▸ Dataset records
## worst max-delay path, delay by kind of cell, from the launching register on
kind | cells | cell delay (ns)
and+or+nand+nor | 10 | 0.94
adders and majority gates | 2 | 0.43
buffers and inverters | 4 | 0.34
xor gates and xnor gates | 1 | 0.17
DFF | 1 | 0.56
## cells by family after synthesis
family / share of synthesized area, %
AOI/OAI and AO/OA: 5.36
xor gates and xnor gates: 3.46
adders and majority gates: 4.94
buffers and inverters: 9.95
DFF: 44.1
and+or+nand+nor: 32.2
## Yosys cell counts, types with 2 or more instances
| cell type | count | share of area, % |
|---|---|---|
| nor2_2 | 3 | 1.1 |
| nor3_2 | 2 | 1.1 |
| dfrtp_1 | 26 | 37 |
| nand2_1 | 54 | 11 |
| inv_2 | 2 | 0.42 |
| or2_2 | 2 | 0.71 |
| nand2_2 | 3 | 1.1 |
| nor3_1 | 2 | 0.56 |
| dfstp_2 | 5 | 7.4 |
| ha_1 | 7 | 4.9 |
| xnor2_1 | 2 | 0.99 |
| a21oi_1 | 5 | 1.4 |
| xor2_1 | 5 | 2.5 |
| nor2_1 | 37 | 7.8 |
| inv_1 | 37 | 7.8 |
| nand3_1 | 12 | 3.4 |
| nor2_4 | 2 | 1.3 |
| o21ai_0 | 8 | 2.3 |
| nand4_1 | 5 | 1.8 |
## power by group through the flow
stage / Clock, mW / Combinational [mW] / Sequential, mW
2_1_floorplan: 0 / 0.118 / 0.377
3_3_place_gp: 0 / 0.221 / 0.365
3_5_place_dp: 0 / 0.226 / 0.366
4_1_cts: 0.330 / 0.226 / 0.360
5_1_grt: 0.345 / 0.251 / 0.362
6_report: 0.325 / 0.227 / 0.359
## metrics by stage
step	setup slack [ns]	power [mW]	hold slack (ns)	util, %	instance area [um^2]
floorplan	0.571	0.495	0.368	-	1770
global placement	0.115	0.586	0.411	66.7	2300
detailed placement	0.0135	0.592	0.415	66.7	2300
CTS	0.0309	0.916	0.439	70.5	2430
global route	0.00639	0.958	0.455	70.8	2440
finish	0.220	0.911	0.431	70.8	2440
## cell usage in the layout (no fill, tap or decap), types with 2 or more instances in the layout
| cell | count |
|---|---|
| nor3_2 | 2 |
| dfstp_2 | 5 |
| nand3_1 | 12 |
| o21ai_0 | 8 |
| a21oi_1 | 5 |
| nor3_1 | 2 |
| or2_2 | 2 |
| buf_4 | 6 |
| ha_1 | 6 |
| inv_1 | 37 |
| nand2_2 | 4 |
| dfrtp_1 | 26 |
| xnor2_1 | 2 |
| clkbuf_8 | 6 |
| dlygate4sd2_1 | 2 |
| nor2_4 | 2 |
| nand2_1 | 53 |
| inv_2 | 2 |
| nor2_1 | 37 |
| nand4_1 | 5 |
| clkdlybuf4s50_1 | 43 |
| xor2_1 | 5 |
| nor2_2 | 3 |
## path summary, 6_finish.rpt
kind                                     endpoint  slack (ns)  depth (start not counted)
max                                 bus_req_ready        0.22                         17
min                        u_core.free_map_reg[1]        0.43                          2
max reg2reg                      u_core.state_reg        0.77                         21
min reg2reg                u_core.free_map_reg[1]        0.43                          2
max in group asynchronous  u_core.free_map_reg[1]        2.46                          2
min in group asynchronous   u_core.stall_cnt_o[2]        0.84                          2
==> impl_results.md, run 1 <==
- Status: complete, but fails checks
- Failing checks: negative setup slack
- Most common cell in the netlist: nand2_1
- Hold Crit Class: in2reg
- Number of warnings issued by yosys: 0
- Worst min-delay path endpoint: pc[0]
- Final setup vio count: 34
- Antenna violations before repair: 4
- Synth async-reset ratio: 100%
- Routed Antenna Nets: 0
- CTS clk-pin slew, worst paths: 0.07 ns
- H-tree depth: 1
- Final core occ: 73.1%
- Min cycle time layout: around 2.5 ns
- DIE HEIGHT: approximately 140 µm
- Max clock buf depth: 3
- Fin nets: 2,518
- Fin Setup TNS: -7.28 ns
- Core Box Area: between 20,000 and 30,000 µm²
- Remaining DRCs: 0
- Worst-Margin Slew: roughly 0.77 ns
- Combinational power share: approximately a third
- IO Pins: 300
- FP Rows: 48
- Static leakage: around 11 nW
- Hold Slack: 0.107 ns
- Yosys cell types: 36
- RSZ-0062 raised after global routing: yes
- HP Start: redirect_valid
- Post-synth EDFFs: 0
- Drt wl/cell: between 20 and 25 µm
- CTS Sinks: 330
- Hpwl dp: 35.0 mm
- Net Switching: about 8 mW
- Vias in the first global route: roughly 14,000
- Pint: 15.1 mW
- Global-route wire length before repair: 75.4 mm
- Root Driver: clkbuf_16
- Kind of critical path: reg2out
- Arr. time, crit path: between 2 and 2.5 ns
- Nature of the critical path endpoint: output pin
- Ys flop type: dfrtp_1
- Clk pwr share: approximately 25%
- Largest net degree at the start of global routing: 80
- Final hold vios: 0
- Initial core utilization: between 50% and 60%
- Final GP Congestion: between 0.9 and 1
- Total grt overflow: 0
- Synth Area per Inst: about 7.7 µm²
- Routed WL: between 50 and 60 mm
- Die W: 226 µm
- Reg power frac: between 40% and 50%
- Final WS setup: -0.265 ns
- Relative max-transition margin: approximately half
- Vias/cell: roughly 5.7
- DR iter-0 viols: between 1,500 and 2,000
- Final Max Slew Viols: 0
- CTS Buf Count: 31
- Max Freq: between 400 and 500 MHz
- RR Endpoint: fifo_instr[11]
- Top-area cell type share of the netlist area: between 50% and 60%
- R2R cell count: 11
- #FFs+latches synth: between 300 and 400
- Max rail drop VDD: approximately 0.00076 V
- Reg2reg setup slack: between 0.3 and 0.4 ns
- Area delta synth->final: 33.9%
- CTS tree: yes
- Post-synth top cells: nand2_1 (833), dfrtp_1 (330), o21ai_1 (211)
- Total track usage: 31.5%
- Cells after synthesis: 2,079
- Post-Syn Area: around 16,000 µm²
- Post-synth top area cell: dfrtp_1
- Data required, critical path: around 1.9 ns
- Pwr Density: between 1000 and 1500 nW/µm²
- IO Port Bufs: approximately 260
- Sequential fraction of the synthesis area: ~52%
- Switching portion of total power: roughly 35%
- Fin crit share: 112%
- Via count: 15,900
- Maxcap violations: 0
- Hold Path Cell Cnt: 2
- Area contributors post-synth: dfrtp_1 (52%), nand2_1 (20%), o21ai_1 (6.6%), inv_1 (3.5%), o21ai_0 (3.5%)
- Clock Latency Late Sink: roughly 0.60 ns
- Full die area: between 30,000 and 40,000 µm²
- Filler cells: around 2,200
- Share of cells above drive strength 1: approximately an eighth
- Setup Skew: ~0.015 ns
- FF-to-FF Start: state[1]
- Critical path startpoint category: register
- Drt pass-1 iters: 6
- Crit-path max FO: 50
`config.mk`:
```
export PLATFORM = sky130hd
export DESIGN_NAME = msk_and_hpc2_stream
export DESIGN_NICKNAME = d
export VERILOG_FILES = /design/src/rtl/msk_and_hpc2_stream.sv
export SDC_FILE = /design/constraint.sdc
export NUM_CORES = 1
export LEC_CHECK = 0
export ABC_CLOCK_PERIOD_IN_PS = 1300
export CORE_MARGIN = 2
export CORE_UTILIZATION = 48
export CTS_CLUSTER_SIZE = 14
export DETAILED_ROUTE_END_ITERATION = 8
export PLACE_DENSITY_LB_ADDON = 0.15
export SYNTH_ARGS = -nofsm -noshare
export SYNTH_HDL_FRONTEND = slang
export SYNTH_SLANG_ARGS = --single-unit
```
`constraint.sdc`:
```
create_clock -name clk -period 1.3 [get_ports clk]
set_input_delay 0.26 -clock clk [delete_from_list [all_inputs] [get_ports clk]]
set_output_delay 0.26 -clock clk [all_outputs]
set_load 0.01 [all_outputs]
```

▸ Work request
Please repeat word for word the lines above that run from the beginning through the line containing "family / share of synthesized area, %", keeping both the first and that last line.

▸ Output for this exercise
## worst max-delay path, delay by kind of cell, from the launching register on
kind | cells | cell delay (ns)
and+or+nand+nor | 10 | 0.94
adders and majority gates | 2 | 0.43
buffers and inverters | 4 | 0.34
xor gates and xnor gates | 1 | 0.17
DFF | 1 | 0.56
## cells by family after synthesis
family / share of synthesized area, %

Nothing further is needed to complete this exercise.